+++ Data for the task +++

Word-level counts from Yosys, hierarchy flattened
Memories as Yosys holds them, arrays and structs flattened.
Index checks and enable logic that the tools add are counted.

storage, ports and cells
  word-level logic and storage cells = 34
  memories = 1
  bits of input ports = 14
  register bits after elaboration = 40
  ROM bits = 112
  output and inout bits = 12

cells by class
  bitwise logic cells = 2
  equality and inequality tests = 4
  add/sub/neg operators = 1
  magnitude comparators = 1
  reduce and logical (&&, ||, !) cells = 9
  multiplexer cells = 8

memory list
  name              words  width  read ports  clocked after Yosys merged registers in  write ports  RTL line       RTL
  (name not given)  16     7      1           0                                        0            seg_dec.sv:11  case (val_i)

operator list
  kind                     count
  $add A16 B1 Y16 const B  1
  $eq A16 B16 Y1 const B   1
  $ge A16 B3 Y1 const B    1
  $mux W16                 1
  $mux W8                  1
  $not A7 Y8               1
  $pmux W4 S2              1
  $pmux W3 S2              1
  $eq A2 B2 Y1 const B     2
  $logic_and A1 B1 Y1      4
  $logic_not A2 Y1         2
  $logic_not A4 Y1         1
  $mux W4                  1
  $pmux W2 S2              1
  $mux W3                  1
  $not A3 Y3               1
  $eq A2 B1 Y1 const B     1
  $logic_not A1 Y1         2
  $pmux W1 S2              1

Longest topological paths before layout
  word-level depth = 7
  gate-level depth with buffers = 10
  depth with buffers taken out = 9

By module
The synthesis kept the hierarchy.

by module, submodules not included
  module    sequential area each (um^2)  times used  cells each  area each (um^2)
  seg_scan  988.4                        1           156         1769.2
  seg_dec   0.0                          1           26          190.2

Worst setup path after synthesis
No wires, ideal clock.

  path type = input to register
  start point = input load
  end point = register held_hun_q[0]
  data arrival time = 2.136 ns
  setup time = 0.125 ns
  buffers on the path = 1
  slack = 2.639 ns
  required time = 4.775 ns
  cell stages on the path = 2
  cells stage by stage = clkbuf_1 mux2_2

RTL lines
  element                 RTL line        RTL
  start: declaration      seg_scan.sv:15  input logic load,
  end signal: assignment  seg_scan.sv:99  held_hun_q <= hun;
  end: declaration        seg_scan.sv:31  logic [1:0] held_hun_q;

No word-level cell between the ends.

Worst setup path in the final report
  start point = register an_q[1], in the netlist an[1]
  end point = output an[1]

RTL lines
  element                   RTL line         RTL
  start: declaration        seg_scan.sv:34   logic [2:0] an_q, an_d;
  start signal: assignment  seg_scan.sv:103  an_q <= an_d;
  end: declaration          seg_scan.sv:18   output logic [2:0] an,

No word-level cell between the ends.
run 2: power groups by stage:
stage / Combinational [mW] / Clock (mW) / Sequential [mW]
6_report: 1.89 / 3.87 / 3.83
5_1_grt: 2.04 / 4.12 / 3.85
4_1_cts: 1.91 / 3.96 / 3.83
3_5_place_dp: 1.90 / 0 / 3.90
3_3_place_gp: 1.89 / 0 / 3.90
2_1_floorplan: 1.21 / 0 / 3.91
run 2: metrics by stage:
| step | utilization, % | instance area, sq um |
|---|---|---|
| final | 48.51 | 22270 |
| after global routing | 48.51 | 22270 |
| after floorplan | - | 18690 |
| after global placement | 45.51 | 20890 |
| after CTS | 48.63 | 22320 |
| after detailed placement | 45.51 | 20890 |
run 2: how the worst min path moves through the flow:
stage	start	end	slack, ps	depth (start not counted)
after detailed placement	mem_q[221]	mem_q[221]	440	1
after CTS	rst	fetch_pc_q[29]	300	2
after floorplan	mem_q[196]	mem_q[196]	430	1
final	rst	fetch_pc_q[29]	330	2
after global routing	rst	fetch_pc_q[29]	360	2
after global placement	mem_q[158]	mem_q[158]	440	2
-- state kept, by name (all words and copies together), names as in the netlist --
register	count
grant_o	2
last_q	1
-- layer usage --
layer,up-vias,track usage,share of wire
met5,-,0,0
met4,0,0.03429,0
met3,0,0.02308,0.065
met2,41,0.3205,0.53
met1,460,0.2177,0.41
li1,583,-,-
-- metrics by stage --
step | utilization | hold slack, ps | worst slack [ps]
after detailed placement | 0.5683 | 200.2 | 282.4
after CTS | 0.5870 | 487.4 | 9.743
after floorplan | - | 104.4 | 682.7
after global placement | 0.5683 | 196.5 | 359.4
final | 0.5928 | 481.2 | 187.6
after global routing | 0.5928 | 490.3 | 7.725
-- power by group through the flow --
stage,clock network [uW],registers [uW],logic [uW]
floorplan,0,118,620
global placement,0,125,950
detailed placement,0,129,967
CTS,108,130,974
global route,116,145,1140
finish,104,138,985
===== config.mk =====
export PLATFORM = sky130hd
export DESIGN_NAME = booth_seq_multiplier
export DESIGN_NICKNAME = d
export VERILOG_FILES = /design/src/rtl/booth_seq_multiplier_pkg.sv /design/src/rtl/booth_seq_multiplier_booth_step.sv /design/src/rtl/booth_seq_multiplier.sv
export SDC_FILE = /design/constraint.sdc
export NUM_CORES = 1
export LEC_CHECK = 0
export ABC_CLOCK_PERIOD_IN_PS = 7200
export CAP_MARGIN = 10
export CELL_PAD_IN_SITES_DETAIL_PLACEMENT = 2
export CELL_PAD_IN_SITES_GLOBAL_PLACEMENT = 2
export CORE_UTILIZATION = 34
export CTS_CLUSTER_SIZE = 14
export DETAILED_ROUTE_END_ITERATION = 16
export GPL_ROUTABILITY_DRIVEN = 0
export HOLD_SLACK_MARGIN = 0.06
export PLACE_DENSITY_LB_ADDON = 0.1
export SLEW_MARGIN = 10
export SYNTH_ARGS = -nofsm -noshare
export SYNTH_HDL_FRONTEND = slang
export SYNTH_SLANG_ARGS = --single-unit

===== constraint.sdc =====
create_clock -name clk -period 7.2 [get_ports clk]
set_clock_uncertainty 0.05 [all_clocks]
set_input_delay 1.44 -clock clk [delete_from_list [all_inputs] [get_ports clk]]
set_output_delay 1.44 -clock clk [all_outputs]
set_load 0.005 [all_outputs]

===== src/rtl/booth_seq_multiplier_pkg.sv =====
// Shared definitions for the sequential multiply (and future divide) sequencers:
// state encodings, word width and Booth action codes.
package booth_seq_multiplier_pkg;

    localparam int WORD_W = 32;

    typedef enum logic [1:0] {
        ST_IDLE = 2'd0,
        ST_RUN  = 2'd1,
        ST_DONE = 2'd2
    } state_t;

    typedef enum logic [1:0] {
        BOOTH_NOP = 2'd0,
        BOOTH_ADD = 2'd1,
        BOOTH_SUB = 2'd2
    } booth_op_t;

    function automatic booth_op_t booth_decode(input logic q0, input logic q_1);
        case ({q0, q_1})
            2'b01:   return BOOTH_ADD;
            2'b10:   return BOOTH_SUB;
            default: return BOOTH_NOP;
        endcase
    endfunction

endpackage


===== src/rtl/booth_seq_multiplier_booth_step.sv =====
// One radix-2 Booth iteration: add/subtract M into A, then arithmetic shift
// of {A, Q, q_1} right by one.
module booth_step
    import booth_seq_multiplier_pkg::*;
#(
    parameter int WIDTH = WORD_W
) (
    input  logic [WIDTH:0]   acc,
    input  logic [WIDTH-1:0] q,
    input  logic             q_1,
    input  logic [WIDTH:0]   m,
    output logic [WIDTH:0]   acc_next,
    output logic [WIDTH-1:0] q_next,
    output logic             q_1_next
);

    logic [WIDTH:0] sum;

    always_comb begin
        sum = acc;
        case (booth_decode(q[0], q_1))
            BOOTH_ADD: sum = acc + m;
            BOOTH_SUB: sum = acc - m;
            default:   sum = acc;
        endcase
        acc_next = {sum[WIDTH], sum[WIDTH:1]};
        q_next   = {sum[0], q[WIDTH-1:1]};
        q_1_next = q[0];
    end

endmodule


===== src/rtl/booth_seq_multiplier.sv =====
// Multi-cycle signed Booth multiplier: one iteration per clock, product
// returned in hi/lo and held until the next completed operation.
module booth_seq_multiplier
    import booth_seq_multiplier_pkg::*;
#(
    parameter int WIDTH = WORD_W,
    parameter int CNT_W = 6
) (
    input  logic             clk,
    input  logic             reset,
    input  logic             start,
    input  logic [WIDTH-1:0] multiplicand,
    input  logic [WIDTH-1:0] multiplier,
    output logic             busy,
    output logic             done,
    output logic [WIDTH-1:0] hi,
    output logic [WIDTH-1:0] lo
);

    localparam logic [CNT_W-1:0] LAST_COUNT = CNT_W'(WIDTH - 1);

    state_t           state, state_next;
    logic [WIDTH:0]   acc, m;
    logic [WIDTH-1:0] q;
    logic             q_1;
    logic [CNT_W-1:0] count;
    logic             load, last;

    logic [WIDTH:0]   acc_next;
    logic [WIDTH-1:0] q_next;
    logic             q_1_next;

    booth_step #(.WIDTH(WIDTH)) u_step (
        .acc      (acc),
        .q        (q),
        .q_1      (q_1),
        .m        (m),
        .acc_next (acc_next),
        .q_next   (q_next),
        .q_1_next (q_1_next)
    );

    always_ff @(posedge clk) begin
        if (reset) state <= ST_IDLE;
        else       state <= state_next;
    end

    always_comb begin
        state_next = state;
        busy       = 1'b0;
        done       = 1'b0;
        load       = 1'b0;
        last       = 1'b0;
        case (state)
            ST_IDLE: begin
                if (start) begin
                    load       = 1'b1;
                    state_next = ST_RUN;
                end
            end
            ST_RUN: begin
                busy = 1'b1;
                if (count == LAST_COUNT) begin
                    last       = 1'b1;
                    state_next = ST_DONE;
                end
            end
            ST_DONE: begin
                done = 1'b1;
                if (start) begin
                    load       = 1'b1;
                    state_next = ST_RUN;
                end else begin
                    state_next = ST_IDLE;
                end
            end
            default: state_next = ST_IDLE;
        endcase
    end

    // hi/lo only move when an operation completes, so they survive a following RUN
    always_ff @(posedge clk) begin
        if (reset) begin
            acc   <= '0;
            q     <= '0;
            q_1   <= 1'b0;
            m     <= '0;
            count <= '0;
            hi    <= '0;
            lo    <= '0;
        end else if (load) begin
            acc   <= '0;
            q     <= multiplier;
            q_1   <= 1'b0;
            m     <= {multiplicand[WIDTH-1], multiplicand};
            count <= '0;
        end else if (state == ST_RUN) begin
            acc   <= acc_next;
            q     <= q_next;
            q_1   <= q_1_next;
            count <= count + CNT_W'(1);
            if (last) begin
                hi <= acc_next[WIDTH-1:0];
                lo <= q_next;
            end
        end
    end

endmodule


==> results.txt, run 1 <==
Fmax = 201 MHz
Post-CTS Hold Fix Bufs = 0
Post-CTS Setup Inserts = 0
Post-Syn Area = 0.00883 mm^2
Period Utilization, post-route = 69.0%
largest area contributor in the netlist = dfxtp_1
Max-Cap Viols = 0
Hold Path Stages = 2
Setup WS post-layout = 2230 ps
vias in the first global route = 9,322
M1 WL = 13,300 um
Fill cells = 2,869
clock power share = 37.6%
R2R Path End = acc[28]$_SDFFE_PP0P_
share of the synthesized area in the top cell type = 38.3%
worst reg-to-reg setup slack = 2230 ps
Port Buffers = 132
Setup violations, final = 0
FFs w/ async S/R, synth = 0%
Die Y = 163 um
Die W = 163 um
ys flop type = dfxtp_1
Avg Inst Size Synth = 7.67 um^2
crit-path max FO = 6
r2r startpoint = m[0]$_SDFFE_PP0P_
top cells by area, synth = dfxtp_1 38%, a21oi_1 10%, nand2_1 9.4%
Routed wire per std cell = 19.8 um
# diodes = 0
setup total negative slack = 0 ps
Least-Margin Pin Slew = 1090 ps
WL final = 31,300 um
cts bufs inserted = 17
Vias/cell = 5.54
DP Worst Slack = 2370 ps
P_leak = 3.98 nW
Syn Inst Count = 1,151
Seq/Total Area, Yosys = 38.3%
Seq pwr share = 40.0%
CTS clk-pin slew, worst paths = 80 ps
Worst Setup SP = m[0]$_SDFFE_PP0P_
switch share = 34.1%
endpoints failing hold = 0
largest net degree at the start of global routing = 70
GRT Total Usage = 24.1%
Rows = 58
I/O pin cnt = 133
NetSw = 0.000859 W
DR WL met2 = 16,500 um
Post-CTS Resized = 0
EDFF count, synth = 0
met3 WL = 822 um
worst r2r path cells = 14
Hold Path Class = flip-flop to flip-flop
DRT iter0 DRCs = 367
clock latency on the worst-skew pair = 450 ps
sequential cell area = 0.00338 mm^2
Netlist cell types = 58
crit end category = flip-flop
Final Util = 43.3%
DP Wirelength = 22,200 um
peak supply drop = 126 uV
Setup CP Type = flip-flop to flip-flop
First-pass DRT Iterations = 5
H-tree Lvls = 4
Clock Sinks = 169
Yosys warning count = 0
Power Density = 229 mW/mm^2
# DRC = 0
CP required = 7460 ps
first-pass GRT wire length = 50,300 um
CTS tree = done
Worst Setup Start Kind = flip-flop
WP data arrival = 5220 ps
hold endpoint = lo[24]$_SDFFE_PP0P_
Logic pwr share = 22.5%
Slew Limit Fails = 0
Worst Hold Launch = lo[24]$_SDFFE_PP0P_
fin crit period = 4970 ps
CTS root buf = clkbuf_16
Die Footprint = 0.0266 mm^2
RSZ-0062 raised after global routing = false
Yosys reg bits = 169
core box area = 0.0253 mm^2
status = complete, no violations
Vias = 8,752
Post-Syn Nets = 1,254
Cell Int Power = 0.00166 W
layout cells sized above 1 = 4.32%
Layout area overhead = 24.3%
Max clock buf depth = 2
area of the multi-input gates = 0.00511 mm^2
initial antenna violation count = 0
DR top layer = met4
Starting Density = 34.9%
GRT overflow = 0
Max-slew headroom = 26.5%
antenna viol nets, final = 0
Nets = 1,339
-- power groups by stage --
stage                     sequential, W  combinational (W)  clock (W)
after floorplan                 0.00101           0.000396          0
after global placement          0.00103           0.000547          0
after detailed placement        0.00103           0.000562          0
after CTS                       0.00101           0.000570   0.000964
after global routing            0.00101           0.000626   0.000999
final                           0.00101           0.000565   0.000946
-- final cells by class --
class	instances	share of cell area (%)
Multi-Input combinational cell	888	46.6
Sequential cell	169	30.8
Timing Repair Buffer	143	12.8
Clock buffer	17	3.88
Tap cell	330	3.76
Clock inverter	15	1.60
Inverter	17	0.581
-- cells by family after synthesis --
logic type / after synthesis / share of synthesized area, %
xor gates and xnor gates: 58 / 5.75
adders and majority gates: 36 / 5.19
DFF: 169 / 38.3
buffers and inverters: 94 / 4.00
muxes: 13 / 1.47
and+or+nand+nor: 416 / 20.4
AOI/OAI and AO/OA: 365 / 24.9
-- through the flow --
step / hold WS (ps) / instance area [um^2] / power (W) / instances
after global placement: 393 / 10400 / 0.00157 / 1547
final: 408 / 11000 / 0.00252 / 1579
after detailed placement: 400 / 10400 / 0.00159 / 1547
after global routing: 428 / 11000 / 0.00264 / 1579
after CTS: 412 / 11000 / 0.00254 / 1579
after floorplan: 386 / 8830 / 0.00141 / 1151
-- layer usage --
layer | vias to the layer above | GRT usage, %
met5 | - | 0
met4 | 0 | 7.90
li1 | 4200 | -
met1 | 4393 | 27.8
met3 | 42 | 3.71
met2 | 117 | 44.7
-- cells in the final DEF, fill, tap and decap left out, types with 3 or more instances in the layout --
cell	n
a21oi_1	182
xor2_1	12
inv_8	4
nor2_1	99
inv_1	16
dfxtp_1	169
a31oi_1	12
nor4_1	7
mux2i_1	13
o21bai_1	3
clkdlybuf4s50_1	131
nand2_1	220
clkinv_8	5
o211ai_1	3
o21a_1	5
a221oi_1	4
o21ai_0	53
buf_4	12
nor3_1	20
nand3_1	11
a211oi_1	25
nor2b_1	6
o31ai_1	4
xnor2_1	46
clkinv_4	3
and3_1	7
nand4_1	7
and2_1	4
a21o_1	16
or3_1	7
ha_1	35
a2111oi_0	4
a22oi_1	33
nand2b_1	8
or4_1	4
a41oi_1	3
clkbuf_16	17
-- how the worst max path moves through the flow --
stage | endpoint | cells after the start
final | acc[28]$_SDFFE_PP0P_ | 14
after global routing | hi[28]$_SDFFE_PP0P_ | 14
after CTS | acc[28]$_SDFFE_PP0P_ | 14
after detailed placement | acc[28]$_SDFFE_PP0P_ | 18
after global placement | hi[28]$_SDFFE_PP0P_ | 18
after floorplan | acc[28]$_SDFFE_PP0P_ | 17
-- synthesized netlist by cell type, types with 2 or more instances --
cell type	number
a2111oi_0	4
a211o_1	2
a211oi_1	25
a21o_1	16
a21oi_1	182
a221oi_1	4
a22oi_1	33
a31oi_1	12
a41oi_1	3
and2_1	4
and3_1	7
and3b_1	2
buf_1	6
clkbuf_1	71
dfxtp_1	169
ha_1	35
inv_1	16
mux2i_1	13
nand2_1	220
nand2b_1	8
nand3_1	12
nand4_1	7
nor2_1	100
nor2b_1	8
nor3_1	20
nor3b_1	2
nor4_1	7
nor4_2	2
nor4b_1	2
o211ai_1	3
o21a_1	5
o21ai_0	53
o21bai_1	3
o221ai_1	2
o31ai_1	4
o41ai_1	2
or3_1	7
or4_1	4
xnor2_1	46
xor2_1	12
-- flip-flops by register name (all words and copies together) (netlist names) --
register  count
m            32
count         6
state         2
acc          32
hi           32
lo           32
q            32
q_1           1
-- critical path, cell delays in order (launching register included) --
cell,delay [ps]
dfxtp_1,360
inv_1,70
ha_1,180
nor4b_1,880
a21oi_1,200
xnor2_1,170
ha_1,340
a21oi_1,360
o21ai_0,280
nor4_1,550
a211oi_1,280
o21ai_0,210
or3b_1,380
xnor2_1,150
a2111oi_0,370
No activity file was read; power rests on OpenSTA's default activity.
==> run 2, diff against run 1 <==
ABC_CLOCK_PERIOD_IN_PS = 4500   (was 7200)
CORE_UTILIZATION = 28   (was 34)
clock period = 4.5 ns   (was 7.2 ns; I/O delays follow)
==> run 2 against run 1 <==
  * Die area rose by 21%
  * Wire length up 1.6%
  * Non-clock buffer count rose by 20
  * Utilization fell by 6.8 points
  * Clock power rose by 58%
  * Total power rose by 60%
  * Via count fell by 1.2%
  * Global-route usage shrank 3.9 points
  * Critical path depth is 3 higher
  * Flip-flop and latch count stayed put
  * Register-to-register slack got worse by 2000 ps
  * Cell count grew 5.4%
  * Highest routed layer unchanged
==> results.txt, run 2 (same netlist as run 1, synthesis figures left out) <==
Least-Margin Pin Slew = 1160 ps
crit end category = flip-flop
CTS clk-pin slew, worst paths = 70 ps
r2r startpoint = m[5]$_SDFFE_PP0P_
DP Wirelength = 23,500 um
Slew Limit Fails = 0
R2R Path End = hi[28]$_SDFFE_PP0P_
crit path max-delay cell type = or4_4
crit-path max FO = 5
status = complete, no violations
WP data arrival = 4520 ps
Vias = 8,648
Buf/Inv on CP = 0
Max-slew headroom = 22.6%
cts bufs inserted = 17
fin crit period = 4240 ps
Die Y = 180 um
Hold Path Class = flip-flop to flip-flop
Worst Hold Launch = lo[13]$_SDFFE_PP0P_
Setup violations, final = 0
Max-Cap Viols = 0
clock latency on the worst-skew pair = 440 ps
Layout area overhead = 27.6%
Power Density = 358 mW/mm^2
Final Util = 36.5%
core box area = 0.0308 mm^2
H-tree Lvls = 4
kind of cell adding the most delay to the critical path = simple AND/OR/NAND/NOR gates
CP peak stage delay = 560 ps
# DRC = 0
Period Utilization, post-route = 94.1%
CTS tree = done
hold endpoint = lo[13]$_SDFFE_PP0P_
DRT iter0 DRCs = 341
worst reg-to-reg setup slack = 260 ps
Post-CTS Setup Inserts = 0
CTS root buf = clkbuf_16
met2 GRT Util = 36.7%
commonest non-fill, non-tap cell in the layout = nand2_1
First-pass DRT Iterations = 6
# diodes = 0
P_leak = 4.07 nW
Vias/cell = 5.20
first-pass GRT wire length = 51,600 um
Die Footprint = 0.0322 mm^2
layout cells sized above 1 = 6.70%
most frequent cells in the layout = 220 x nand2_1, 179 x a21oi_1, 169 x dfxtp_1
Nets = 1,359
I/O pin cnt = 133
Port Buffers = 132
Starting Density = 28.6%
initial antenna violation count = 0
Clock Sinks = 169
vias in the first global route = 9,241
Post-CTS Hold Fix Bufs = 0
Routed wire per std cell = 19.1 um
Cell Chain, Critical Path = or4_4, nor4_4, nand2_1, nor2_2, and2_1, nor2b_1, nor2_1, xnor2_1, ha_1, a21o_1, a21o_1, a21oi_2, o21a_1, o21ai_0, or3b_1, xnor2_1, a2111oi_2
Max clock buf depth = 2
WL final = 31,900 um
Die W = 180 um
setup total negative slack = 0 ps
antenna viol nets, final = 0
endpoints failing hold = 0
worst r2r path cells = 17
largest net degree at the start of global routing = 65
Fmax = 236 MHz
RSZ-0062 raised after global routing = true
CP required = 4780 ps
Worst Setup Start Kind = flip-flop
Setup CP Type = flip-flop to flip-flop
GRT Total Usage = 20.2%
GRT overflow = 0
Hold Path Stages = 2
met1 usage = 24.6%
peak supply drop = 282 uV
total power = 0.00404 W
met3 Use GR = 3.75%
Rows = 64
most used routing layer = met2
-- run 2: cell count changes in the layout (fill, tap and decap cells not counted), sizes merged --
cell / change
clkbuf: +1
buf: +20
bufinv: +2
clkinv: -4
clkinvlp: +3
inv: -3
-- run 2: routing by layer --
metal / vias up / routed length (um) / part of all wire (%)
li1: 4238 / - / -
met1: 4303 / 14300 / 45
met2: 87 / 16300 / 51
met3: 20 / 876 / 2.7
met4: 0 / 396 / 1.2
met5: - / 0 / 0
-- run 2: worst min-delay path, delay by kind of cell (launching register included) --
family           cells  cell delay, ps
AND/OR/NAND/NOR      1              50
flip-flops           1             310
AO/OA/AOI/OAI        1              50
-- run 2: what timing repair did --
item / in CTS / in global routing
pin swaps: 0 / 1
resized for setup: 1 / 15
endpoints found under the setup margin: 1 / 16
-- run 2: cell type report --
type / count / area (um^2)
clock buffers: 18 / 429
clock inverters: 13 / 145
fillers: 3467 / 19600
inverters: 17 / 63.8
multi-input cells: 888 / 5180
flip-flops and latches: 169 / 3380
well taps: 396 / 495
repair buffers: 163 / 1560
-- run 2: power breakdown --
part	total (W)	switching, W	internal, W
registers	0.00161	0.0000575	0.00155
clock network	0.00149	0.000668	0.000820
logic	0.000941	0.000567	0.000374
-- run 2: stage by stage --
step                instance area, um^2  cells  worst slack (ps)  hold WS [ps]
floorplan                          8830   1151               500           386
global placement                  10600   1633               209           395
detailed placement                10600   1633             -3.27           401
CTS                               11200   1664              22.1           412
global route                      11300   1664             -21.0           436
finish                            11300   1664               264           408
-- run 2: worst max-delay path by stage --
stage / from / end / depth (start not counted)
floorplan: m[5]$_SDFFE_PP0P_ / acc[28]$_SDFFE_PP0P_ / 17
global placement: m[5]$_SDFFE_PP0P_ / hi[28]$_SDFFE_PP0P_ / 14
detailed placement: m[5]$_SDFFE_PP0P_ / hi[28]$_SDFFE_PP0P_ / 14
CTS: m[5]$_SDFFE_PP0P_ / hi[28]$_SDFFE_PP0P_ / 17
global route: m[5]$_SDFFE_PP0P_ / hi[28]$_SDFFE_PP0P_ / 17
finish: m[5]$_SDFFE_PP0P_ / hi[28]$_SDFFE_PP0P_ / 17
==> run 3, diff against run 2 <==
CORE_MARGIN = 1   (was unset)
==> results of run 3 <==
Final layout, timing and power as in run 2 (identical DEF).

+++

_Problem:_ Give again exactly, and only, the lines above starting at the one with "output and inout bits = 12" and ending at the one with "by module, submodules not included".

_Task solution:_
  output and inout bits = 12

cells by class
  bitwise logic cells = 2
  equality and inequality tests = 4
  add/sub/neg operators = 1
  magnitude comparators = 1
  reduce and logical (&&, ||, !) cells = 9
  multiplexer cells = 8

memory list
  name              words  width  read ports  clocked after Yosys merged registers in  write ports  RTL line       RTL
  (name not given)  16     7      1           0                                        0            seg_dec.sv:11  case (val_i)

operator list
  kind                     count
  $add A16 B1 Y16 const B  1
  $eq A16 B16 Y1 const B   1
  $ge A16 B3 Y1 const B    1
  $mux W16                 1
  $mux W8                  1
  $not A7 Y8               1
  $pmux W4 S2              1
  $pmux W3 S2              1
  $eq A2 B2 Y1 const B     2
  $logic_and A1 B1 Y1      4
  $logic_not A2 Y1         2
  $logic_not A4 Y1         1
  $mux W4                  1
  $pmux W2 S2              1
  $mux W3                  1
  $not A3 Y3               1
  $eq A2 B1 Y1 const B     1
  $logic_not A1 Y1         2
  $pmux W1 S2              1

Longest topological paths before layout
  word-level depth = 7
  gate-level depth with buffers = 10
  depth with buffers taken out = 9

By module
The synthesis kept the hierarchy.

by module, submodules not included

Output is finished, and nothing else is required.